I also believe that Marathon checks all the boxes of my wishlist.

David: After being active in all types of investments, you do both private and public investments today. What is the big difference, and do they require different skill sets?

Mikael Tarnawski-Berlin: On a fundamental level I don’t think there is. In both cases you invest in businesses, whose value will depend on their future cashflow generating ability. The biggest difference is that the public market gives you a price each second at which you can sell your holding. That changes people’s behavior and makes them more short-term. 

But if you can ignore that, I believe that the same factors decide your success, the most important being people. 

David: What are some of your sources of inspiration when it comes to improving how to think about your personal or investment life?

Mikael Tarnawski-Berlin: The persons that has most impacted my thinking about investing are Warren Buffett and Charlie Munger. There are few, if any, that have the same long-term track-record as them. I do also believe that they are worth listening to in other matters than investing. Many of their learnings can also be applied to one’s personal life. For example, adopting a long-term approach in decision making is beneficial in both your personal and investment life.  
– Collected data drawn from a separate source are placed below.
`config.mk`:
```
export PLATFORM = sky130hd
export DESIGN_NAME = sbuf_rd_seq
export DESIGN_NICKNAME = d
export VERILOG_FILES = /design/src/rtl/sbuf_rd_seq.sv
export SDC_FILE = /design/constraint.sdc
export NUM_CORES = 1
export LEC_CHECK = 0
export CAP_MARGIN = 15
export CORE_MARGIN = 5
export CORE_UTILIZATION = 46
export CTS_CLUSTER_DIAMETER = 150
export DETAILED_ROUTE_END_ITERATION = 16
export GPL_TIMING_DRIVEN = 0
export PLACE_DENSITY = 0.84
export SLEW_MARGIN = 15
export SYNTH_ARGS = -nofsm -noshare
export SYNTH_HDL_FRONTEND = slang
export SYNTH_SLANG_ARGS = --single-unit
```
`constraint.sdc`:
```
create_clock -name clk_i -period 2.8 [get_ports clk_i]
set_input_delay 0.56 -clock clk_i [delete_from_list [all_inputs] [get_ports clk_i]]
set_output_delay 0.56 -clock clk_i [all_outputs]
set_load 0.005 [all_outputs]
```
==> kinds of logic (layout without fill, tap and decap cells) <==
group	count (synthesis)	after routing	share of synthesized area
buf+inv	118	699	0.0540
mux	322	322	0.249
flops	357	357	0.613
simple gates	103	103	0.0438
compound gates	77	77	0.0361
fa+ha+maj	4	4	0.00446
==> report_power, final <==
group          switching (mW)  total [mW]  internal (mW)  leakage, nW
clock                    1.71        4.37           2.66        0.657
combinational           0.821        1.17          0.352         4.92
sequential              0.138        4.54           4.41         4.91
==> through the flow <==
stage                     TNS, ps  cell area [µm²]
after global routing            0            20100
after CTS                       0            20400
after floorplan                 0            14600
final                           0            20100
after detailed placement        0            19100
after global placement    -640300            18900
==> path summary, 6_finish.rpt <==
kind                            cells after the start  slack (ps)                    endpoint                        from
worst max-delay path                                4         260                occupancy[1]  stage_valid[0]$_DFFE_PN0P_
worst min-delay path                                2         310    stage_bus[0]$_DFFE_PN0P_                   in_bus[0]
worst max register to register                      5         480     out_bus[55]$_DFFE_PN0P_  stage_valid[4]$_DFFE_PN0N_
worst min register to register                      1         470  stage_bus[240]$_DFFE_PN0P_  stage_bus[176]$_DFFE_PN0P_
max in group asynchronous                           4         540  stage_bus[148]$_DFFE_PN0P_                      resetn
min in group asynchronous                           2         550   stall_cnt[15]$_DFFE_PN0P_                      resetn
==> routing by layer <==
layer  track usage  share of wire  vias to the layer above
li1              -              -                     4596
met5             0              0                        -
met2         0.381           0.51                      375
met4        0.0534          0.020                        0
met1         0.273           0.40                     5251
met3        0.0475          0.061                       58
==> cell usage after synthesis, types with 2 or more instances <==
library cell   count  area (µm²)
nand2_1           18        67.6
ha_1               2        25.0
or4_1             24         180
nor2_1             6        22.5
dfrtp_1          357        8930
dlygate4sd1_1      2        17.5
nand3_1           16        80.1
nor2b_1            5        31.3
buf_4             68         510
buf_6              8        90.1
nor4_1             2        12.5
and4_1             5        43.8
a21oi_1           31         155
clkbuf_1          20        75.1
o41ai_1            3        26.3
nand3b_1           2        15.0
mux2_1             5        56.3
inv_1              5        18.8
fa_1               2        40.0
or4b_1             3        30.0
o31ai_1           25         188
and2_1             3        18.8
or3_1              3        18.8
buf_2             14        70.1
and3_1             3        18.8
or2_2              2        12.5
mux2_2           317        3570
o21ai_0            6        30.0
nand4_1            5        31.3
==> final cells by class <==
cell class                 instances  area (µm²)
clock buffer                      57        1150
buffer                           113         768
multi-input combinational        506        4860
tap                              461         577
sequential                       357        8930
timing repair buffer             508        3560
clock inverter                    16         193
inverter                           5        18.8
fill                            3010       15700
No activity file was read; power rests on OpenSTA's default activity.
`config.mk`:
```
export PLATFORM = sky130hd
export DESIGN_NAME = share_decoder
export DESIGN_NICKNAME = d
export VERILOG_FILES = /design/src/rtl/share_pkg.sv /design/src/rtl/share_xor_acc.sv /design/src/rtl/share_decoder.sv
export SDC_FILE = /design/constraint.sdc
export NUM_CORES = 1
export LEC_CHECK = 0
export ABC_AREA = 1
export CAP_MARGIN = 20
export CORE_MARGIN = 2
export CORE_UTILIZATION = 25
export DETAILED_ROUTE_END_ITERATION = 8
export PLACE_DENSITY = 0.44
export SLEW_MARGIN = 10
export SYNTH_ARGS = -nofsm -noshare
export SYNTH_HDL_FRONTEND = slang
export SYNTH_SLANG_ARGS = --single-unit
```
`constraint.sdc`:
```
create_clock -name clk -period 1.7 [get_ports clk]
set_input_delay 0.34 -clock clk [delete_from_list [all_inputs] [get_ports clk]]
set_output_delay 0.34 -clock clk [all_outputs]
set_load 0.05 [all_outputs]
```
David: Personal growth often intertwines with professional success. Could you share a skill or quality you've honed over time that you believe has been instrumental in your journey as an investor?

Mikael Tarnawski-Berlin: I don’t know if I have only honed it, but one thing that I have tried to enable is patience. One part of it is of course your mindset, but I have also tried to create a setting and vehicle that makes it easier to be patient. All public fund managers will have a hard time being patient when their customers can withdraw their money after even the shortest underperformance. Attfam is a permanent capital vehicle with one family as owners. The family’s investment horizon is never-ending. That fact combined with the learnings from all my investment mistakes, where I should have been more patient, has hopefully made me a better investor. 

David: What legacy do you aspire to leave as a key member of Marathon's board, and what do you think are some of the key success factors for Marathon going forward?

Mikael Tarnawski-Berlin: To be honest I am sure that Richard, Johan and Chris would manage just fine without me. They have done great work already before I was lucky enough to meet them. If they want my opinion on something I will happily share it, but I feel that Marathon is their company, and they are best suited to run it. 

Regarding future success, there are a lot of things that will matter, but I think they all boil down to continuing to work with the best people. 

David: As an investor, you need to be a bit contrarian at times, right? What is your favorite unpopular opinion?

Mikael Tarnawski-Berlin:  True, but you don’t need to be contrarian all the time. You need to wait until you have a contrarian view that you are certain is correct and then act decisively. Those occasions might be few and far between. 

But I do have one opinion, where most private equity investors don’t seem to agree. I think investors should let managers and entrepreneurs be left alone to build great companies. If you, as a board member feel that you are important for the future success of the company, you have the wrong management. Fortunately, that is not a problem that Marathon has!